To do> This exercise calls for copying every line below that holds the word "counter".

Material shown>
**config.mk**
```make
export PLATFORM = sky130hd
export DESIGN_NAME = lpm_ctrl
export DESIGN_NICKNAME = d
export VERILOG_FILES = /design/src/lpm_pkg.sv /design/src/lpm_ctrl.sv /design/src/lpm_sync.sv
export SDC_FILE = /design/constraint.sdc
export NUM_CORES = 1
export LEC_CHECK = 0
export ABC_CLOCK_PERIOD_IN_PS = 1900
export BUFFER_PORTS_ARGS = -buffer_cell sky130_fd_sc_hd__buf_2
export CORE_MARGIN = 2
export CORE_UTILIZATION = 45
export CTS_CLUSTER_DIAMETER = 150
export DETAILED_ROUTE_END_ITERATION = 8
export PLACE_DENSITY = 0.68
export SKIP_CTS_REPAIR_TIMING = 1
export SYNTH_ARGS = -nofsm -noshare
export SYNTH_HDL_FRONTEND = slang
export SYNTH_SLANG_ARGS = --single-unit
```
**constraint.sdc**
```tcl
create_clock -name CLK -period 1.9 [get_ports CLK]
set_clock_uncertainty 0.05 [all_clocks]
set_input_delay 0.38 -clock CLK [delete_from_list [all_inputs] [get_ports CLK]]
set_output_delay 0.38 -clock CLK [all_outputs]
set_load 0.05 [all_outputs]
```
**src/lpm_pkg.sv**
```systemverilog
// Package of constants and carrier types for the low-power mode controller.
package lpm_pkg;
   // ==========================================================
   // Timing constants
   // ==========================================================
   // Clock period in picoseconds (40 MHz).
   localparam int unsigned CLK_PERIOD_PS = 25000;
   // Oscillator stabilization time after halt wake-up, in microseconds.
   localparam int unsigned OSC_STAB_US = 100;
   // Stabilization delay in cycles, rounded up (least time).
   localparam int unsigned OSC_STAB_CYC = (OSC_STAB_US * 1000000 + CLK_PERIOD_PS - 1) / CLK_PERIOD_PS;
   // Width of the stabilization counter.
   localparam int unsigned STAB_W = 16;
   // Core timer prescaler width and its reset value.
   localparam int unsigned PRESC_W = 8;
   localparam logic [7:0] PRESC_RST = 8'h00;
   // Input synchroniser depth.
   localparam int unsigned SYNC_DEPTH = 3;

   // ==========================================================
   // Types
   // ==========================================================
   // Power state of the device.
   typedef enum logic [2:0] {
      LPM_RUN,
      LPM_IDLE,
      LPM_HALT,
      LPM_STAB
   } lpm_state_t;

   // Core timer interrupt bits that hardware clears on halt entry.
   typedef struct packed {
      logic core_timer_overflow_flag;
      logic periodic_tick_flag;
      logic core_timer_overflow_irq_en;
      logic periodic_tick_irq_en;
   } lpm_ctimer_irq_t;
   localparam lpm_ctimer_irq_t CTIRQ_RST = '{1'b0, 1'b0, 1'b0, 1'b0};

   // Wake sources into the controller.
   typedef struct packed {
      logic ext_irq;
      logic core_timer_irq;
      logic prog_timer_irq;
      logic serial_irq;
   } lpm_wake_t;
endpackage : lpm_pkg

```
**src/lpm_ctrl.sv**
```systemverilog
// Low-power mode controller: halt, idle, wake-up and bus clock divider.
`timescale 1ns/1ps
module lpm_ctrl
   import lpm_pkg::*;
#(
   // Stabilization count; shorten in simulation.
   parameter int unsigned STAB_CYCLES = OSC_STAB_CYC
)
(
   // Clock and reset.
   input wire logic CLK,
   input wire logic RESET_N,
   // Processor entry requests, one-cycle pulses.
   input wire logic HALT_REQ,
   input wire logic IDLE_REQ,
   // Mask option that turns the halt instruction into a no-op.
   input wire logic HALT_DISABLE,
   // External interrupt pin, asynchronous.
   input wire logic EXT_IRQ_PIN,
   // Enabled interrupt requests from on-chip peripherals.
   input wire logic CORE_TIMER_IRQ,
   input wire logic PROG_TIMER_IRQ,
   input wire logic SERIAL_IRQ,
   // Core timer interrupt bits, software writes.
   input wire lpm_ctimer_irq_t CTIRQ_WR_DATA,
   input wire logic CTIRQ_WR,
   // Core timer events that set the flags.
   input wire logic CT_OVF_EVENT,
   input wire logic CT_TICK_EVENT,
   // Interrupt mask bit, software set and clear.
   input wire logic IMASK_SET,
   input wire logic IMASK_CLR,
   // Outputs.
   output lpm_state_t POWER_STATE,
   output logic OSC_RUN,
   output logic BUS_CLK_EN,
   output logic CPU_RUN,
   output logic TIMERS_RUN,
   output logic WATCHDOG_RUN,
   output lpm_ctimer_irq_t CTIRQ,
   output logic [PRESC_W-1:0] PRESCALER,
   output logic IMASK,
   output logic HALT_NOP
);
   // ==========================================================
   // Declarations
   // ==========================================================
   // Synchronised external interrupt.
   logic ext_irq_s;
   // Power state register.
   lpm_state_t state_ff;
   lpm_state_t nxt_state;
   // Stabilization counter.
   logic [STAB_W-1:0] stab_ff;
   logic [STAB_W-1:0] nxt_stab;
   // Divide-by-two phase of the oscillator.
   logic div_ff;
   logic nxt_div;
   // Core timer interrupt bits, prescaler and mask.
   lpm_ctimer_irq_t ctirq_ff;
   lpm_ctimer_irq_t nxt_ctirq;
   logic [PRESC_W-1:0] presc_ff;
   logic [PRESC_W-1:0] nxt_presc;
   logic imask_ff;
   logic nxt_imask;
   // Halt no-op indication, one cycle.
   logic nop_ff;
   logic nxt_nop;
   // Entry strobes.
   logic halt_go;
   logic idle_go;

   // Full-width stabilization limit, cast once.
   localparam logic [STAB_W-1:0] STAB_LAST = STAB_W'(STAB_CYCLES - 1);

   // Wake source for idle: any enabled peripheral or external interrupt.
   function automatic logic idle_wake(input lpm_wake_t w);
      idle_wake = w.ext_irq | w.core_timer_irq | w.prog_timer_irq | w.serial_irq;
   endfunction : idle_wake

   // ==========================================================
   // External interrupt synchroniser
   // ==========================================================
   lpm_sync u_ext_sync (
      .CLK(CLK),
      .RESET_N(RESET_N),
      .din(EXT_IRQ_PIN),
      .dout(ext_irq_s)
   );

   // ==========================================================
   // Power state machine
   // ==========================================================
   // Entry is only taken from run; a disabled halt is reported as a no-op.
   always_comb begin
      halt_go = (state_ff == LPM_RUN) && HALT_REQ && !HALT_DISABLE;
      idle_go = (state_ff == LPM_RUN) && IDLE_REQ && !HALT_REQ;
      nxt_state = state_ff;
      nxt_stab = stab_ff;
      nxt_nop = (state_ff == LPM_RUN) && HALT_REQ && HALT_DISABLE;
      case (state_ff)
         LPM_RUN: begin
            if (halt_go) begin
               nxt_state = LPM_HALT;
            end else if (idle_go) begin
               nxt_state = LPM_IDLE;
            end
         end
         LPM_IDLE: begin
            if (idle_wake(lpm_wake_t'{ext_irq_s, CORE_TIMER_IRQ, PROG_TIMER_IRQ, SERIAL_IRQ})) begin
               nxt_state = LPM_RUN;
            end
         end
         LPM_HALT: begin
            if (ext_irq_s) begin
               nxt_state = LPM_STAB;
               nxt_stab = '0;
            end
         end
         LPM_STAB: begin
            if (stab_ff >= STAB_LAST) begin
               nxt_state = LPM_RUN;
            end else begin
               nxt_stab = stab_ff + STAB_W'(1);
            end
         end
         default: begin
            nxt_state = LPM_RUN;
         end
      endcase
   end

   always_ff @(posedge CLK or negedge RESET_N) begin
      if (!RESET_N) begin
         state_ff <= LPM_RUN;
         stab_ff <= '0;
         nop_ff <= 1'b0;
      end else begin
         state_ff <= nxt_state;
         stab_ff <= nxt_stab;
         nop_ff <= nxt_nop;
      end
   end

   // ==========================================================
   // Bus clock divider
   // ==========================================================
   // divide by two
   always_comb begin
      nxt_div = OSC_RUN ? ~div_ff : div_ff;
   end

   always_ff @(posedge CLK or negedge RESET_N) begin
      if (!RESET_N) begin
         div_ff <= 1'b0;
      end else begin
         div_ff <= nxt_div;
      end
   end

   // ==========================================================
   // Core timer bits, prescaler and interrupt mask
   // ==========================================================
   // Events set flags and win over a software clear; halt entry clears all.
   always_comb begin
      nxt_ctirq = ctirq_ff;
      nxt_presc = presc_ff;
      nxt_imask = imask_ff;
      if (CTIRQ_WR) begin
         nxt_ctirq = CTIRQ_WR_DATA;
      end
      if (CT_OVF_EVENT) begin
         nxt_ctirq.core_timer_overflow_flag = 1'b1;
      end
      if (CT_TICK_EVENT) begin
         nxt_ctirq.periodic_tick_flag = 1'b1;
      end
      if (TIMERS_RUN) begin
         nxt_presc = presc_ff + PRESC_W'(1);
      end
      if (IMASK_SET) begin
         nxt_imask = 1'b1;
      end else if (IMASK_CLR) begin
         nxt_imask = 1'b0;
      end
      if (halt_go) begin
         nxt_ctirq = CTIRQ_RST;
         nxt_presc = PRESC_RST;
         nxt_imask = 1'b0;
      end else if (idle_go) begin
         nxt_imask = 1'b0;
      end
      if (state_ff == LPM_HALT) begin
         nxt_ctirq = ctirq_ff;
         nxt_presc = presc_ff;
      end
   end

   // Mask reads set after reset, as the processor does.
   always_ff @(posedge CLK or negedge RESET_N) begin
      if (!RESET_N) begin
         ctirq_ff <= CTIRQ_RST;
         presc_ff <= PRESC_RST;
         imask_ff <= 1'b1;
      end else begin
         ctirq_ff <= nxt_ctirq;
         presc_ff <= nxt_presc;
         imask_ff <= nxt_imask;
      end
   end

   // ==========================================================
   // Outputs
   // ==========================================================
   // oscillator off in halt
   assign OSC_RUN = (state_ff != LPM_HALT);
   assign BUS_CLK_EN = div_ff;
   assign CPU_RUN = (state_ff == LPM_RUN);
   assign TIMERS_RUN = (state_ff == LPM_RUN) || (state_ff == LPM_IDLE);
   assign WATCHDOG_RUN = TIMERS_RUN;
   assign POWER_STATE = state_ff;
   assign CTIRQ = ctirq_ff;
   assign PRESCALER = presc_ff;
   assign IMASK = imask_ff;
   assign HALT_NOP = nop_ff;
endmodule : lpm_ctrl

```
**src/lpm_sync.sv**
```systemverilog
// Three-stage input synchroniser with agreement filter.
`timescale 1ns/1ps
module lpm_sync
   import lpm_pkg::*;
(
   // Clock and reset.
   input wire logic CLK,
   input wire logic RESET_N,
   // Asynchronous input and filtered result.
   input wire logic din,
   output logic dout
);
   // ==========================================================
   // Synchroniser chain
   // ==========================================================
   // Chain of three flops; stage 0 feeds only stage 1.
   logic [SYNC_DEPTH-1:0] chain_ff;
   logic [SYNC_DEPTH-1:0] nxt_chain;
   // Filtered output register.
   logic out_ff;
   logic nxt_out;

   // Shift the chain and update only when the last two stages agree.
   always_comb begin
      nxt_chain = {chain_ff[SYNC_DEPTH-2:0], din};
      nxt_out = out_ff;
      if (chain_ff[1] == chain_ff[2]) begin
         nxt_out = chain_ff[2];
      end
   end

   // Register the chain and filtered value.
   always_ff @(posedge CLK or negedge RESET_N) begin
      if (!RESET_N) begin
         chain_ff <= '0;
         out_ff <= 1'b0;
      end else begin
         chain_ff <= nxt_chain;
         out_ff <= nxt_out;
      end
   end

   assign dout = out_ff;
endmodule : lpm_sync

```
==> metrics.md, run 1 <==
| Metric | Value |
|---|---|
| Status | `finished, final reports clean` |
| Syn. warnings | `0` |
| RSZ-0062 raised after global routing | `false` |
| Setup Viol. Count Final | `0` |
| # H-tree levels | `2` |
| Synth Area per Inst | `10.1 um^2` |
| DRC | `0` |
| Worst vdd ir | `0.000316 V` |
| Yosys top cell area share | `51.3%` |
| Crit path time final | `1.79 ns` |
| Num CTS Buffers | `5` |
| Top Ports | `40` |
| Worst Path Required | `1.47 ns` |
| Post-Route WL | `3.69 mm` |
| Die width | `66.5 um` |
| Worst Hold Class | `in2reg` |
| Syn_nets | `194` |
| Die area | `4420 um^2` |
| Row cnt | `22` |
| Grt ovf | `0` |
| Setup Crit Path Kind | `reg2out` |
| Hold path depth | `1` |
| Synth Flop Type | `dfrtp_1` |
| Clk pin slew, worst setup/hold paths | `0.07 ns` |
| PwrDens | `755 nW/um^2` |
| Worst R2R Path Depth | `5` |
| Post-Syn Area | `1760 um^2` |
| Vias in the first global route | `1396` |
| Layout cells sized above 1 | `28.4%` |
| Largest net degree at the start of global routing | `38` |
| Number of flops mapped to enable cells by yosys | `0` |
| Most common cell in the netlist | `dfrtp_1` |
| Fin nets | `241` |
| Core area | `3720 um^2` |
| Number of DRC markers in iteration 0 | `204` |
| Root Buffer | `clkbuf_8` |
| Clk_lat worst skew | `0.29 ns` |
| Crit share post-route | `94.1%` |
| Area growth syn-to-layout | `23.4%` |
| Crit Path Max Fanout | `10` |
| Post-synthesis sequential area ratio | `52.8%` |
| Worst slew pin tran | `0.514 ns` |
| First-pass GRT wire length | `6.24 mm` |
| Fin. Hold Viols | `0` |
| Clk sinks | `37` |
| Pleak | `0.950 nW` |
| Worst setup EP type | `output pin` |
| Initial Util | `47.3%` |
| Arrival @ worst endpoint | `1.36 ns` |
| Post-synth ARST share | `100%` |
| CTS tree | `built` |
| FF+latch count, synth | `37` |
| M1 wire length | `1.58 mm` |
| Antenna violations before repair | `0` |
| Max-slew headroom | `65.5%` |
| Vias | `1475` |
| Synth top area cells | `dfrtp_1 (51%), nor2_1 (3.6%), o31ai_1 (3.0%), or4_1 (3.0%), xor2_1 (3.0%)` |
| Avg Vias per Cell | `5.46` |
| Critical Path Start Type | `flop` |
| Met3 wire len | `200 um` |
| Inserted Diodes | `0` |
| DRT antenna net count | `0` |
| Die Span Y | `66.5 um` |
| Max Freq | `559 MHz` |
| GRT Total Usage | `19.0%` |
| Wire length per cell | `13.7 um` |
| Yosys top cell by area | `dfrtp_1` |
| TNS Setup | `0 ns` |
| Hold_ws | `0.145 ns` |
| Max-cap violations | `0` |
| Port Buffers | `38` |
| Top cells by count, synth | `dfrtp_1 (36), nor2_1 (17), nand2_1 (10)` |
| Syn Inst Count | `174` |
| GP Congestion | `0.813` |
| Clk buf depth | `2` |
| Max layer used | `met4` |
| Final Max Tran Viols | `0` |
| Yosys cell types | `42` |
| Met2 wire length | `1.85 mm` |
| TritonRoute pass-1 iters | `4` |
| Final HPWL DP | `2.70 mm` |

Solution for this problem>
   // Width of the stabilization counter.
   // Stabilization counter.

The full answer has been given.